ABOUT THIS EXERCISE: In the listing that follows, locate the line containing "io_buffers: 173" and the line containing "synth_cells: 225". Retype exactly those two lines and every line between them, and nothing more.
____________________
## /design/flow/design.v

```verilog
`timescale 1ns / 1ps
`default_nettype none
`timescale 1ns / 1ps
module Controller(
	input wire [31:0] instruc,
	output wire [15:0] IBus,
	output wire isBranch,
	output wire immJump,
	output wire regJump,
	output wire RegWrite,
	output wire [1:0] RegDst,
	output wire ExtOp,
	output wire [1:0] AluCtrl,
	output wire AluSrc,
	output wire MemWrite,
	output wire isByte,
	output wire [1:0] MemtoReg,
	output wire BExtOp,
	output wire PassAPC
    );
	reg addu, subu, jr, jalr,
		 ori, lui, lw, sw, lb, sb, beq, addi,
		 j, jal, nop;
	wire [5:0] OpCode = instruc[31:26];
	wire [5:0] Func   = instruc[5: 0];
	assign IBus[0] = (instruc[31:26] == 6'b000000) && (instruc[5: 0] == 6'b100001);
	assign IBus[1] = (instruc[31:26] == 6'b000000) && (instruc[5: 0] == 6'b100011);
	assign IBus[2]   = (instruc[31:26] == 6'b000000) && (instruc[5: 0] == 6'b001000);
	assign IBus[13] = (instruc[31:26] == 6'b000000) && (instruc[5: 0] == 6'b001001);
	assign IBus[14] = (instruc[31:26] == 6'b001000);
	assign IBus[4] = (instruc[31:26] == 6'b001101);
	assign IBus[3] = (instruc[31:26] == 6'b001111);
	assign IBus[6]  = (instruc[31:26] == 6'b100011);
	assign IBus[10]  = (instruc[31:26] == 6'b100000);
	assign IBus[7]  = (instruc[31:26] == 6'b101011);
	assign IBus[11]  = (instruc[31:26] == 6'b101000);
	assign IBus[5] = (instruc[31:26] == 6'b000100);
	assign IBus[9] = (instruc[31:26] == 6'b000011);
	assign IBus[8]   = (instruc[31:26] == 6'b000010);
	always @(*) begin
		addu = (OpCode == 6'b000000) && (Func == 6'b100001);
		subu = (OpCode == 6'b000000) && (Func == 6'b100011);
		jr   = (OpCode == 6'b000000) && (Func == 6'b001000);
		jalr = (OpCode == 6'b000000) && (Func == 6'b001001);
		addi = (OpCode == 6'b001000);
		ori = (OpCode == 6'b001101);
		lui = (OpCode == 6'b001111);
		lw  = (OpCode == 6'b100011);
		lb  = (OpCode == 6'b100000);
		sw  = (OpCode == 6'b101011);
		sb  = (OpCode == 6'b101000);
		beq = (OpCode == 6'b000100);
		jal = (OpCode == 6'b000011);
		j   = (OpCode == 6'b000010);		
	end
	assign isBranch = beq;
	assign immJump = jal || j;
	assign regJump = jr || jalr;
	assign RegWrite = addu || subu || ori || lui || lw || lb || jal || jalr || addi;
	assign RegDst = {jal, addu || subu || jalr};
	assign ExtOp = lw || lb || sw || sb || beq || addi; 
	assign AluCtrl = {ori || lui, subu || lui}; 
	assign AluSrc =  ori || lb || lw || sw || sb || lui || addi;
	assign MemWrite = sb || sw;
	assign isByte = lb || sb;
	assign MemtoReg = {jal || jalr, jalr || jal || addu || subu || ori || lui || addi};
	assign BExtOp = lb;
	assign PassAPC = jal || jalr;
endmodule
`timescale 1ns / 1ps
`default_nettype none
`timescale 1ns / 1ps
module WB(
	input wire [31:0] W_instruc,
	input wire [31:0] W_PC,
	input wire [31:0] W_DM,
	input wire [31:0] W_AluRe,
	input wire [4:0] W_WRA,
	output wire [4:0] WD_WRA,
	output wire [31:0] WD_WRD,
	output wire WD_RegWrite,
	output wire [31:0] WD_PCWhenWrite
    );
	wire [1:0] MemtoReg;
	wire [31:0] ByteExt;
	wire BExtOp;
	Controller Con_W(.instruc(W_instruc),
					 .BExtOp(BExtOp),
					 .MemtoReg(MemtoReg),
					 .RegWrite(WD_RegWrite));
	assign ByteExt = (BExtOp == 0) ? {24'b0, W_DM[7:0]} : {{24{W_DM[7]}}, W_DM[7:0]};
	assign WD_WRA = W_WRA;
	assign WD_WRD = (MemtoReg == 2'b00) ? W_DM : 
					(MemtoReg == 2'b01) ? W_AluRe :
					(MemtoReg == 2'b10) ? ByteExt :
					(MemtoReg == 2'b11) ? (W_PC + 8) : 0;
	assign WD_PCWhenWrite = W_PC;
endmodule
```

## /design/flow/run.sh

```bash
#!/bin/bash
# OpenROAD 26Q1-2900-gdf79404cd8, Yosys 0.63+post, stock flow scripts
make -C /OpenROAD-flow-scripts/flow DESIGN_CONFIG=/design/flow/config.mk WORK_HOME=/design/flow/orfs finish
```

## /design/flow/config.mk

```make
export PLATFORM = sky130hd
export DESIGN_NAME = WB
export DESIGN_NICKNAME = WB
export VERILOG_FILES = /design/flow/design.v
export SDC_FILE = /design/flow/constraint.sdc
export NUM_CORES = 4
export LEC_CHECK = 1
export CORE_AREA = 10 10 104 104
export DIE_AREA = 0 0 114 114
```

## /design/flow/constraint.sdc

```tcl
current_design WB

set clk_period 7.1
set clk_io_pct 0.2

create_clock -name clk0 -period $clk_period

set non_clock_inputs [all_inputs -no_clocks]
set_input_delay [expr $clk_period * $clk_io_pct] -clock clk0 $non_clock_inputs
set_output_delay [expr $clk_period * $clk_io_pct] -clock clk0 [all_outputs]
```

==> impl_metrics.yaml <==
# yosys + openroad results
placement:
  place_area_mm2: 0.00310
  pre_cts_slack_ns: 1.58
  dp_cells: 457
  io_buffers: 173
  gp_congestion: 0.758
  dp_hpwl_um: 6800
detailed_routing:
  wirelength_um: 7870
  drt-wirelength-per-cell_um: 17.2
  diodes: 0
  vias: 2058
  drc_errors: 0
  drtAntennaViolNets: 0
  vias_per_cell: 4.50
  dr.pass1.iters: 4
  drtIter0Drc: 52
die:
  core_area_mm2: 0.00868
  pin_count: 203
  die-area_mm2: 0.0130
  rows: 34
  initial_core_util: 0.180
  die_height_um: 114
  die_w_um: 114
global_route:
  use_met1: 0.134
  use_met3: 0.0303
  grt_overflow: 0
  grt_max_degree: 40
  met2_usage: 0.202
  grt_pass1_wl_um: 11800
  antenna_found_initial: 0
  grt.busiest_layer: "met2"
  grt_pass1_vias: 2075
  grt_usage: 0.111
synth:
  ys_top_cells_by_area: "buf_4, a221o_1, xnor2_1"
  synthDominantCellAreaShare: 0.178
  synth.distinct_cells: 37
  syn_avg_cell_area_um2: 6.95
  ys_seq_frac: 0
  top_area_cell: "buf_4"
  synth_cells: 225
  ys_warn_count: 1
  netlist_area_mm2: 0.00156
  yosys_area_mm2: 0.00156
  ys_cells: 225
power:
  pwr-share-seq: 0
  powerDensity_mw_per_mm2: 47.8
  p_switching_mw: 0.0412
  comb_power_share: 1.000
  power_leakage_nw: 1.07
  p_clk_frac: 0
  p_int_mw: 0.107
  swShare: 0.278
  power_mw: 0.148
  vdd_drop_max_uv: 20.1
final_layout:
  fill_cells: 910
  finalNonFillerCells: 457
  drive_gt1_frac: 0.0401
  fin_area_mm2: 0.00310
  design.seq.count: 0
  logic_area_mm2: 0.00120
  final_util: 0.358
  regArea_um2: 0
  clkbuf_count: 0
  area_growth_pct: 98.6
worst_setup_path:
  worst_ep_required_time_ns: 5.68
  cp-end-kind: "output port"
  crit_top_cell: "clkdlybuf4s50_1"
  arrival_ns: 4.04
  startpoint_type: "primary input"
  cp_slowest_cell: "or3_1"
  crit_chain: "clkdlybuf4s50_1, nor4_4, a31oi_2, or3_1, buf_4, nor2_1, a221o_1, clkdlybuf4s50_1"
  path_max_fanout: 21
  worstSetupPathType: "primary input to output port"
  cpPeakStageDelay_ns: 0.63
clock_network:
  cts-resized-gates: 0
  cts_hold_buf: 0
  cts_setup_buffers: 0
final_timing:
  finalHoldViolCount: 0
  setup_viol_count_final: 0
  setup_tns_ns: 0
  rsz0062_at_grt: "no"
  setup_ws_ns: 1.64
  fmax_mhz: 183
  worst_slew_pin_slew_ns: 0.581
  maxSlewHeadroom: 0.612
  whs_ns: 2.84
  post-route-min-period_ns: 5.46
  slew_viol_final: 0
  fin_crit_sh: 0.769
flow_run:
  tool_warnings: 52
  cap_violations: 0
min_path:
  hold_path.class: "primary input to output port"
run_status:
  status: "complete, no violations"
____________________
RESPONSE AREA:
  io_buffers: 173
  gp_congestion: 0.758
  dp_hpwl_um: 6800
detailed_routing:
  wirelength_um: 7870
  drt-wirelength-per-cell_um: 17.2
  diodes: 0
  vias: 2058
  drc_errors: 0
  drtAntennaViolNets: 0
  vias_per_cell: 4.50
  dr.pass1.iters: 4
  drtIter0Drc: 52
die:
  core_area_mm2: 0.00868
  pin_count: 203
  die-area_mm2: 0.0130
  rows: 34
  initial_core_util: 0.180
  die_height_um: 114
  die_w_um: 114
global_route:
  use_met1: 0.134
  use_met3: 0.0303
  grt_overflow: 0
  grt_max_degree: 40
  met2_usage: 0.202
  grt_pass1_wl_um: 11800
  antenna_found_initial: 0
  grt.busiest_layer: "met2"
  grt_pass1_vias: 2075
  grt_usage: 0.111
synth:
  ys_top_cells_by_area: "buf_4, a221o_1, xnor2_1"
  synthDominantCellAreaShare: 0.178
  synth.distinct_cells: 37
  syn_avg_cell_area_um2: 6.95
  ys_seq_frac: 0
  top_area_cell: "buf_4"
  synth_cells: 225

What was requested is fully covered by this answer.